#### EXERCISE GOAL:
Out of the material that follows, write out exactly the lines from the line with "drtIter0Drc: 2344" to the line with "dp_cells: 5006", both ends included, and no others.

□ □ □ □

`src/hdl/vrt_pkg.sv`:
```
// ---------------------------------------------------------------------------
// vrt_pkg
// Shared types and codes of the voxel ray traversal engine.
// ---------------------------------------------------------------------------
package vrt_pkg;

    typedef logic [31:0] vrt_time_t;

    // per-lane control from the sequencer
    typedef struct packed {
        logic load;   // latch ray, start both divisions
        logic mul;    // register te * dir
        logic upd;    // commit voxel, advance crossing on tie
    } vrt_lane_ctl_t;

    localparam logic FUNC_START  = 1'b0;
    localparam logic FUNC_ANSWER = 1'b1;

    localparam logic [1:0] KIND_QUERY = 2'd0;
    localparam logic [1:0] KIND_HIT   = 2'd1;
    localparam logic [1:0] KIND_MISS  = 2'd2;
    localparam logic [1:0] KIND_NORAY = 2'd3;

    // APB register map
    localparam logic [2:0] ADDR_MAX_DIST = 3'd0;

    localparam vrt_time_t TIME_SAT = 32'hFFFF_FFFF;

endpackage

```
`src/hdl/vrt_div.sv`:
```
// ---------------------------------------------------------------------------
// vrt_div
// Restoring divider, one quotient bit per cycle, saturating to 32 bits.
// ---------------------------------------------------------------------------
module vrt_div
    import vrt_pkg::*;
#(
    parameter int NW = 33
)
(
    input  logic          clk,
    input  logic          rst_n,
    input  logic          start,
    input  logic [NW-1:0] num,
    input  logic [17:0]   den,
    output logic          busy,
    output vrt_time_t     quot
);

    localparam int CW = $clog2(NW + 1);

    logic [CW-1:0] cnt_reg, cnt_next;
    logic          busy_reg, busy_next;
    logic [NW-1:0] q_reg, q_next;
    logic [17:0]   rem_reg, rem_next;
    logic [17:0]   den_reg, den_next;
    logic [18:0]   rem_sh;
    logic          ge;
    logic [NW+31:0] q_ext;

    always_comb
    begin
        rem_sh    = {rem_reg, q_reg[NW-1]};
        ge        = rem_sh >= {1'b0, den_reg};
        cnt_next  = cnt_reg;
        busy_next = busy_reg;
        q_next    = q_reg;
        rem_next  = rem_reg;
        den_next  = den_reg;
        if (start)
        begin
            cnt_next  = CW'(NW);
            busy_next = 1'b1;
            q_next    = num;
            rem_next  = '0;
            den_next  = den;
        end
        else if (busy_reg)
        begin
            rem_next = ge ? 18'(rem_sh - {1'b0, den_reg}) : rem_sh[17:0];
            q_next   = {q_reg[NW-2:0], ge};
            cnt_next = cnt_reg - 1'b1;
            if (cnt_reg == CW'(1))
                busy_next = 1'b0;
        end
    end

    always_ff @(posedge clk or negedge rst_n)
    begin
        if (!rst_n)
        begin
            cnt_reg  <= '0;
            busy_reg <= 1'b0;
        end
        else
        begin
            cnt_reg  <= cnt_next;
            busy_reg <= busy_next;
        end
    end

    always_ff @(posedge clk)
    begin
        q_reg   <= q_next;
        rem_reg <= rem_next;
        den_reg <= den_next;
    end

    assign q_ext = {32'b0, q_reg};
    assign busy  = busy_reg;
    assign quot  = (den_reg == '0 || |q_ext[NW+31:32]) ? TIME_SAT : q_reg[31:0];

endmodule

```
`src/hdl/vrt_lane.sv`:
```
// ---------------------------------------------------------------------------
// vrt_lane
// One axis: ray latch, step and first-crossing dividers, voxel datapath.
// ---------------------------------------------------------------------------
module vrt_lane
    import vrt_pkg::*;
#(
    parameter int FRAC_BITS = 16,
    parameter int EPS_LSB   = 7
)
(
    input  logic               clk,
    input  logic               rst_n,
    input  vrt_lane_ctl_t      ctl,
    input  logic signed [31:0] origin,
    input  logic signed [17:0] dir,
    input  vrt_time_t          tmin,
    output logic               busy,
    output vrt_time_t          crossing,
    output logic [15:0]        voxel_new,
    output logic [15:0]        voxel_cur
);

    localparam int NW  = 2 * FRAC_BITS + 1;
    localparam int W1  = (32 + FRAC_BITS > 52) ? 32 + FRAC_BITS : 52;
    localparam int W2  = (W1 > 2 * FRAC_BITS + 16) ? W1 : 2 * FRAC_BITS + 16;
    localparam int AW  = W2 + 1;

    logic signed [31:0] org_reg;
    logic signed [17:0] dir_reg;
    vrt_time_t          step_reg, cross_reg;
    logic [15:0]        vox_reg;
    logic signed [51:0] prod_reg, prod_next;
    logic               busy_d_reg;

    logic [17:0]          ad;
    logic [FRAC_BITS-1:0] frac;
    logic [FRAC_BITS:0]   mag;
    logic                 busy_s, busy_c;
    vrt_time_t            q_s, q_c;
    logic [32:0]          te;
    logic [32:0]          cross_sum;
    logic signed [AW-1:0] acc;

    assign ad   = dir[17] ? 18'(-dir) : dir;
    assign frac = origin[FRAC_BITS-1:0];
    // distance to the next boundary in the ray direction
    assign mag  = (!dir[17] && dir != '0 && frac != '0)
                  ? ({1'b1, {FRAC_BITS{1'b0}}} - {1'b0, frac})
                  : {1'b0, frac};

    vrt_div #(.NW(NW)) u_div_step (
        .clk   (clk),
        .rst_n (rst_n),
        .start (ctl.load),
        .num   (NW'(1) << (2 * FRAC_BITS)),
        .den   (ad),
        .busy  (busy_s),
        .quot  (q_s)
    );

    vrt_div #(.NW(NW)) u_div_cross (
        .clk   (clk),
        .rst_n (rst_n),
        .start (ctl.load),
        .num   (NW'(mag) << FRAC_BITS),
        .den   (ad),
        .busy  (busy_c),
        .quot  (q_c)
    );

    assign busy = busy_s | busy_c;

    assign te        = {1'b0, tmin} + 33'(EPS_LSB);
    assign prod_next = $signed({1'b0, te}) * dir_reg;
    assign acc       = (AW'(org_reg) <<< FRAC_BITS) + AW'(prod_reg);
    assign voxel_new = acc[2*FRAC_BITS+15:2*FRAC_BITS];
    assign cross_sum = {1'b0, cross_reg} + {1'b0, step_reg};

    always_ff @(posedge clk or negedge rst_n)
    begin
        if (!rst_n)
        begin
            org_reg    <= '0;
            dir_reg    <= '0;
            step_reg   <= '0;
            cross_reg  <= '0;
            vox_reg    <= '0;
            busy_d_reg <= 1'b0;
        end
        else
        begin
            busy_d_reg <= busy_s | busy_c;
            if (ctl.load)
            begin
                org_reg <= origin;
                dir_reg <= dir;
            end
            // quotients are final in the first cycle after the dividers go idle
            if (busy_d_reg && !(busy_s || busy_c))
            begin
                step_reg  <= q_s;
                cross_reg <= q_c;
            end
            if (ctl.upd)
            begin
                vox_reg <= voxel_new;
                if (cross_reg == tmin)
                    cross_reg <= cross_sum[32] ? TIME_SAT : cross_sum[31:0];
            end
        end
    end

    always_ff @(posedge clk)
    begin
        if (ctl.mul)
            prod_reg <= prod_next;
    end

    assign crossing  = cross_reg;
    assign voxel_cur = vox_reg;

endmodule

```
`config.mk`:
```
export PLATFORM = sky130hd
export DESIGN_NAME = vrt_lane
export DESIGN_NICKNAME = d
export VERILOG_FILES = /design/src/hdl/vrt_pkg.sv /design/src/hdl/vrt_div.sv /design/src/hdl/vrt_lane.sv
export SDC_FILE = /design/constraint.sdc
export NUM_CORES = 2
export LEC_CHECK = 0
export BUFFER_PORTS_ARGS = -buffer_cell sky130_fd_sc_hd__buf_2
export CORE_UTILIZATION = 55
export CTS_CLUSTER_DIAMETER = 30
export CTS_CLUSTER_SIZE = 20
export DETAILED_ROUTE_END_ITERATION = 10
export PLACE_DENSITY = 0.78
export SLEW_MARGIN = 25
export SYNTH_ARGS = -nofsm -noshare
export SYNTH_HDL_FRONTEND = slang
export SYNTH_HIERARCHICAL = 1
export SYNTH_SLANG_ARGS = --single-unit
```
`constraint.sdc`:
```
create_clock -name clk -period 7.65 [get_ports clk]
set_clock_uncertainty 0.05 [all_clocks]
set_input_delay 1.53 -clock clk [delete_from_list [all_inputs] [get_ports clk]]
set_output_delay 1.53 -clock clk [all_outputs]
set_load 0.01 [all_outputs]
```
==> impl_metrics.yaml <==
logic_synthesis:
  synth_warnings: 6
  yosysUniqueCellTypes: 84
  synth_seq_area_share_pct: 22.5
  async_flop_share_pct: 46.0
  avgSynthCellArea_um2: 9.67
  synth_enable_flop_cells: 134
  syn_area_um2: 37200
  syn_inst: 3842
  ys.flop_type: "dfrtp_1"
  ys_ff_latch: 315
global_route:
  overflow: 0
  grt_pass1_wl_um: 164000
  grt_pass1_vias: 31000
  gr-usage-all-layers_pct: 30.7
  antenna_found_initial: 1
  grt_max_degree: 153
clock_network:
  ctsRootBufferMaster: "clkbuf_16"
  cts.sinks: 315
  cts.path.max_buffers: 3
  clock_latency_ps: 610
  ctsHoldBuffers: 0
  cts_tree: "done"
  htreeDepth: 3
  clkSlewWorstSetupHoldPaths_ps: 40
  cts_buffers: 73
detailed_routing:
  routed_via_density: 5.67
  antenna_left: 0
  wl_per_cell_um: 19.9
  wl_um: 104000
  drc: 0
  dr.pass1.iters: 5
  vias: 29500
  drtIter0Drc: 2344
floorplan:
  ioPinCount: 152
  core-area_um2: 66300
  fp.dieW_um: 262
  die_h_um: 262
  initial_core_util_pct: 56.0
  num_rows: 94
  dieArea_um2: 68600
place:
  dp_hpwl_um: 78800
  placed_area_um2: 41300
  io_buffer_count: 151
  dp_cells: 5006
  place_congestion: 0.995
final_layout:
  fin_cells: 5208
  layout.nets: 5104
  syn2layout_area_growth_pct: 21.9
  finalInstanceArea_um2: 45300
  fillers: 4735
  fin_util_pct: 68.3
  drive_gt1_share_pct: 24.7
worst_setup_path:
  worstSetupEndpointType: "flip-flop"
  worstPathMaxFanout: 6
  critPathLaunchType: "input pin"
  arrival_ps: 8260
  crit_buf_inv: 4
  cp_slowest_cell: "fa_1"
  path_class: "in -> reg"
  cp_slowest_stage_delay_ps: 540
  crit_family: "adder cells"
  r2r_slack_ps: 570
  crit_path_frequent_cell: "fa_1"
  critical_path_required_ps: 7940
sta:
  hold_viol_final: 0
  rsz0062_at_grt: "yes"
  setup_viol: 20
  setup_slack_ps: -318
  fin_tns_setup_ps: -4400
  relSlewSlack_pct: 28.8
  slew_violations: 0
  period_share_pct: 104
  fin_crit_ps: 7970
  worst_slew_pin_slew_ps: 1070
  fmax_mhz: 126
outcome:
  violations: "setup timing"
  status: "finished, violations left"
job:
  maxCapViolCount: 0
min_path:
  hp-class: "reg -> reg"
-- per-stage QoR --
| step | worst slack [ps] | hold slack [ps] |
|---|---|---|
| after detailed placement | -995 | 441 |
| after floorplan | -451 | 411 |
| after CTS | -160 | 449 |
| final | -318 | 446 |
| after global placement | -814 | 415 |
| after global routing | -509 | 467 |
-- cell type report --
class                   count  area [um^2]  area share (%)
repair buffers            466         3660            8.09
multi-input cells        2753        27100            59.9
flip-flops and latches    315         8380            18.5
well taps                 864         1080            2.39
diodes                      3         7.51          0.0166
clock buffers              92         2000            4.42
clock inverters            43          508            1.12
inverters                 672         2530            5.59
-- per-layer routing --
| metal | part of all wire [%] | global-route usage (%) |
|---|---|---|
| met4 | 6.0 | 18.0 |
| met3 | 7.8 | 6.11 |
| met5 | 0 | 0 |
| met1 | 39 | 38.6 |
| met2 | 47 | 49.5 |
-- cell usage after synthesis, drive strengths merged (45+ instances only) --
cell / count / area, um^2
inv: 670 / 2510
fa: 497 / 9950
nand2: 458 / 1720
ha: 239 / 2990
and2: 214 / 1340
mux2: 154 / 1730
dfrtp: 145 / 3630
nor2: 137 / 514
edfxtp: 134 / 4020
clkbuf: 123 / 462
xnor2: 121 / 1060
a21oi: 90 / 450
or2: 81 / 507
o21ai: 79 / 407
xor2: 77 / 674
mux2i: 45 / 450
-- logic make-up (layout without fill, tap and decap cells) --
kind of cell	Yosys count	in the layout	share of synthesized area (%)
AND/OR/NAND/NOR	1133	1133	15.1
buffers and inverters	823	1273	8.51
adder cells (fa/ha/maj)	736	736	34.8
AO/OA/AOI/OAI	436	436	8.47
flip-flops	315	315	22.5
multiplexers	199	199	5.88
XOR/XNOR	198	199	4.67
other	2	53	0.0202
-- layout by cell type, fill, tap and decap left out, drive strengths merged, types with 122 or more instances in the layout --
master,netlist,routed
fa,497,497
nor2,137,137
inv,670,677
and2,214,214
xnor2,121,122
nand2,458,458
ha,239,239
mux2,154,154
edfxtp,134,134
dfrtp,145,145
buf,28,465
-- worst reg2reg max path, cell delays in order (launching register included) --
cell and delay [ps]:
dfrtp_1 500, clkinv_1 810, or2_2 630, fa_1 470, fa_1 520, fa_1 440, fa_1 530, fa_1 430
fa_1 490, inv_1 60, ha_4 230, a21o_1 170, and3b_1 230, o211ai_1 140, a31oi_1 160, o31a_1 320
o311ai_2 150, a31o_2 280, a21oi_2 130, xnor2_1 70
-- path summary, 6_finish.rpt --
| path | from | to | cells after the start |
|---|---|---|---|
| max reg2reg | dir_reg[17] | prod_reg[47] | 19 |
| max in group asynchronous | rst_n | org_reg[31] | 2 |
| min in group asynchronous | rst_n | crossing[11] | 1 |
| max | tmin[0] | prod_reg[47] | 28 |
| min reg2reg | voxel_cur[8] | voxel_cur[8] | 1 |
| min | voxel_cur[8] | voxel_cur[8] | 1 |
-- repair_timing --
item | CTS | global route
buffers inserted | 48 | 23
setup endpoints to repair | 19 | 26
gates resized for setup | 92 | 99
gates cloned | 3 | 1
pin swaps | 100 | 72
Power is not shown: default switching activity piles up to over one toggle a cycle in this logic, so the estimate is an artifact.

□ □ □ □

#### RESPONSE TO THE TASK:
  drtIter0Drc: 2344
floorplan:
  ioPinCount: 152
  core-area_um2: 66300
  fp.dieW_um: 262
  die_h_um: 262
  initial_core_util_pct: 56.0
  num_rows: 94
  dieArea_um2: 68600
place:
  dp_hpwl_um: 78800
  placed_area_um2: 41300
  io_buffer_count: 151
  dp_cells: 5006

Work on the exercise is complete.